A médica psiquiatra, Janine Moscon, explica que algumas situações específicas podem gerar adoecimento no trabalho. Como exemplo, ela cita o excesso de cobrança que pode gerar uma sensação de incapacidade, especialmente quando há estabelecimento de metas irreais, prazos muito curtos ou expectativas desproporcionais de resultado.
Essas situações também podem levar a casos de assédio moral, em que uma pessoa de hierarquia superior constrange um funcionário, segundo a médica. A prorrogação do expediente de trabalho para além do horário estabelecido é outro fator preocupante.
Na opinião da médica, a saúde mental dos trabalhadores tem sido negligenciada por muito tempo e ter um programa estruturado para evitar esses fatores de adoecimento é essencial, tanto para prevenção quanto para o tratamento daqueles que já apresentam sinais de sofrimento.
“Muitas vezes, quando falamos em problemas relacionados ao trabalho, pensamos apenas no burnout — o esgotamento extremo causado pelo excesso de demandas. No entanto, também há casos de depressão, ansiedade, distúrbios do sono, dificuldades de relacionamento, irritabilidade e queda na produtividade. O que muitas empresas não percebem é que o excesso de cobrança pode, ironicamente, reduzir o desempenho dos funcionários, algo bastante comum”, salienta.
A advogada trabalhista especialista em gestão de riscos e compliance, Larissa Stiba, avalia que a saúde mental não é apenas uma questão individual, pois impacta diretamente a dinâmica de equipes e o desempenho empresarial.
“A atualização da norma vem transformar os ambientes, com o objetivo de garantir trabalhadores saudáveis, mental e emocionalmente, o que consequentemente pode ser traduzido em pessoas mais engajadas, criativas e produtivas. O contrário pode significar expor as organizações a altos índices de absenteísmo, rotatividade e até custos judiciais, além do prejuízo humano”, comenta.
A advogada diz ainda que a inclusão dos riscos psicossociais na norma reguladora demonstra que as empresas, mais do que uma obrigação legal, terão que cuidar da saúde mental do trabalhador, investindo em resultados sustentáveis e em uma cultura organizacional.

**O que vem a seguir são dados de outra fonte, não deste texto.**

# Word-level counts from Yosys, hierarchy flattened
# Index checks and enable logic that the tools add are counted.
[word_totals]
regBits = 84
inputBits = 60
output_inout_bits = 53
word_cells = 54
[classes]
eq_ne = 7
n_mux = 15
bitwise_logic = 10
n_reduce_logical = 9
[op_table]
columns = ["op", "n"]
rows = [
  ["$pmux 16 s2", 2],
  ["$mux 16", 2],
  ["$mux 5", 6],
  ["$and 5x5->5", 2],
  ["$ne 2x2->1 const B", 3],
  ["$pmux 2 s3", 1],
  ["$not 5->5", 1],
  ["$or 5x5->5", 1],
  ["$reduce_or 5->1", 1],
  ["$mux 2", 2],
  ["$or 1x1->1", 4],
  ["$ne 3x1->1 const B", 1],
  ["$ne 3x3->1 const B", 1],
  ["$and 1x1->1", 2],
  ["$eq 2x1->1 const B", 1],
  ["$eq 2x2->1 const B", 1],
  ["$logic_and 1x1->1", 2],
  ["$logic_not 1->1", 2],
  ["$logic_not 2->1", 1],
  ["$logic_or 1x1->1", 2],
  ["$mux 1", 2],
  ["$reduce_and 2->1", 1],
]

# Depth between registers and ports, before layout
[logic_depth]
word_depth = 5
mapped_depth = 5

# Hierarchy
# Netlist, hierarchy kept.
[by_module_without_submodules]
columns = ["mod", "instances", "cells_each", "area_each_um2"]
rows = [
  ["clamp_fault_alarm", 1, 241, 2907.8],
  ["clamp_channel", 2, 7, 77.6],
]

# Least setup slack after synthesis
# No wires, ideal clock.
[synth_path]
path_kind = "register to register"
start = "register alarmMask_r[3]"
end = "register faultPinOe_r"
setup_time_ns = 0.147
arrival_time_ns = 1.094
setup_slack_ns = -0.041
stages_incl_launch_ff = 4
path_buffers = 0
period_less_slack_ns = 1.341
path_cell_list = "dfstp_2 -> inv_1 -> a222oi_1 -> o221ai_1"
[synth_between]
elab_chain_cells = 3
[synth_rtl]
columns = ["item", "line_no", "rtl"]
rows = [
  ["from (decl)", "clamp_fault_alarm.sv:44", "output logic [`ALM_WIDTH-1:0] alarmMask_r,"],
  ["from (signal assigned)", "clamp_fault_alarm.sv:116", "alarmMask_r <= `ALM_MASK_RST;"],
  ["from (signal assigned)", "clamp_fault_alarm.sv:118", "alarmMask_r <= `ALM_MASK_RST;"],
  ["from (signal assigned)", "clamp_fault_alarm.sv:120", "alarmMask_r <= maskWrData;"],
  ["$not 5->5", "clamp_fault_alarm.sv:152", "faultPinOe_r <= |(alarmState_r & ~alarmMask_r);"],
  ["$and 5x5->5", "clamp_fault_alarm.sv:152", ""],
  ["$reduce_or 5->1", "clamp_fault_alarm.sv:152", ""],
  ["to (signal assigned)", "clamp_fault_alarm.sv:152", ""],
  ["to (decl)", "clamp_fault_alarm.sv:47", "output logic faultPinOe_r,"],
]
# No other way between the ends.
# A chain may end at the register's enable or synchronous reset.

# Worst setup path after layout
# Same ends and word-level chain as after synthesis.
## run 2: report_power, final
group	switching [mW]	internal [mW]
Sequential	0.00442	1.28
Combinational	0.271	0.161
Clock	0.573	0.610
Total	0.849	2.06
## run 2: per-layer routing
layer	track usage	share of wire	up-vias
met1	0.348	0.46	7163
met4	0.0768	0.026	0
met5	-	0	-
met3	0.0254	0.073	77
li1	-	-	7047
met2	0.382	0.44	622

“Essa norma tem o potencial de transformar a maneira como empresas e colaboradores se relacionam, estimulando um ambiente mais equilibrado. Acredito que essas mudanças são um reflexo da evolução das relações de trabalho e da sociedade, que hoje reconhecem a importância do bem-estar integral do indivíduo”, complementa.
Por fim, a advogada afirma que empresas que implementarem de forma responsável os novos requisitos colherão benefícios duradouros, como maior retenção de talentos, aumento da produtividade e, acima de tudo, a construção de uma imagem corporativa alinhada com valores éticos e sociais.
As normas regulamentadoras são editadas pelo Ministério do Trabalho e Emprego (MTE) em complemento aos comandos normativos previstos no Capítulo V da Consolidação das Leis do Trabalho (CLT), como explica o advogado especialista em Direito Trabalhista no escritório Finamore Simoni Advogados, Rafael Azevedo.
A implantação das alterações demandará a realização de atualizações no Programa de Gerenciamento de Riscos, o que pode ocorrer com o auxílio de profissionais que atuam na área da saúde e segurança do trabalho.
“O descumprimento da norma tende a sujeitar o empregador a penalidades no âmbito administrativo, com o pagamento de multas, destacando que no âmbito judicial, o desrespeito à norma tende a resultar na responsabilização da empresa pela ocorrência de acidentes de trabalho, o que abrange as doenças ocupacionais, tendo como consequência o pagamento de indenizações e outros créditos trabalhistas”, pontua.